O retorno do Real Madrid ao Santiago Bernabéu, após mais de três semanas fora, teve placar favorável em campo — vitória por 2 a 0 sobre o Oviedo —, mas o clima nas arquibancadas deixou claro que o problema do clube não é só técnico. Mbappé, contratado em 2024 e ainda sem marcar época no time, entrou aos 24 minutos do segundo tempo e foi recebido por vaias intensas de boa parte da torcida.
As manifestações não se limitaram ao francês. Vini Jr foi vaiado quando as escalações foram exibidas no telão, e outros jogadores, como Tchouaméni, sofreram manifestações hostis durante a espera pelo apito inicial. Uma faixa crítica a Florentino Pérez chegou a ser exibida e foi rapidamente recolhida por seguranças, indicando desgaste também com a direção do clube.
Os protestos ocorrem em meio a uma temporada sem conquistas de peso — perda do título espanhol para o Barcelona e eliminação nas quartas da Champions — e a denúncias de tensão grave nos bastidores. Reportagens apontaram discussões e confrontos entre atletas, incluindo episódios envolvendo Rüdiger, Carreras, Tchouaméni e Valverde, este último com traumatismo craniano confirmado em relatos que variam entre acidente e confronto direto.

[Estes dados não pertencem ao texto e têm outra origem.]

--- src/rtl/msk_sym_ctrl.sv ---
module msk_sym_ctrl #(
  parameter int PW = 16,
  parameter logic [PW-1:0] STEP_UP = '0,
  parameter logic [PW-1:0] STEP_DN = '0
) (
  input  logic          clk,
  input  logic          rst_n,
  input  logic          sym_stb,
  input  logic          sym_bit,
  output logic          cur_bit,
  output logic [PW-1:0] step
);

  always_ff @(posedge clk or negedge rst_n) begin
    if (!rst_n)       cur_bit <= 1'b0;
    else if (sym_stb) cur_bit <= sym_bit;
  end

  assign step = cur_bit ? STEP_UP : STEP_DN;


  bit_capture_chk: assert property (@(posedge clk) disable iff (!rst_n)
    sym_stb |=> (cur_bit == $past(sym_bit)));


  bit_hold_chk: assert property (@(posedge clk) disable iff (!rst_n)
    !sym_stb |=> $stable(cur_bit));

endmodule

--- src/rtl/msk_phase_acc.sv ---
module msk_phase_acc #(
  parameter int PW = 16
) (
  input  logic          clk,
  input  logic          rst_n,
  input  logic          adv_en,
  input  logic [PW-1:0] step,
  output logic [PW-1:0] phase
);

  always_ff @(posedge clk or negedge rst_n) begin
    if (!rst_n)      phase <= '0;
    else if (adv_en) phase <= phase + step;
  end


  idle_hold_chk: assert property (@(posedge clk) disable iff (!rst_n)
    !adv_en |=> $stable(phase));

endmodule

A soma de resultados abaixo do esperado e a sucessão de episódios de relacionamento tóxico no vestiário ampliam a pressão sobre a presidência. A entrevista coletiva do presidente, marcada por ataques à imprensa e menções à disputa interna por poder, não apagou sinais de insatisfação da torcida — um termômetro que pode pesar na estratégia política do clube e na gestão à frente da próxima eleição interna.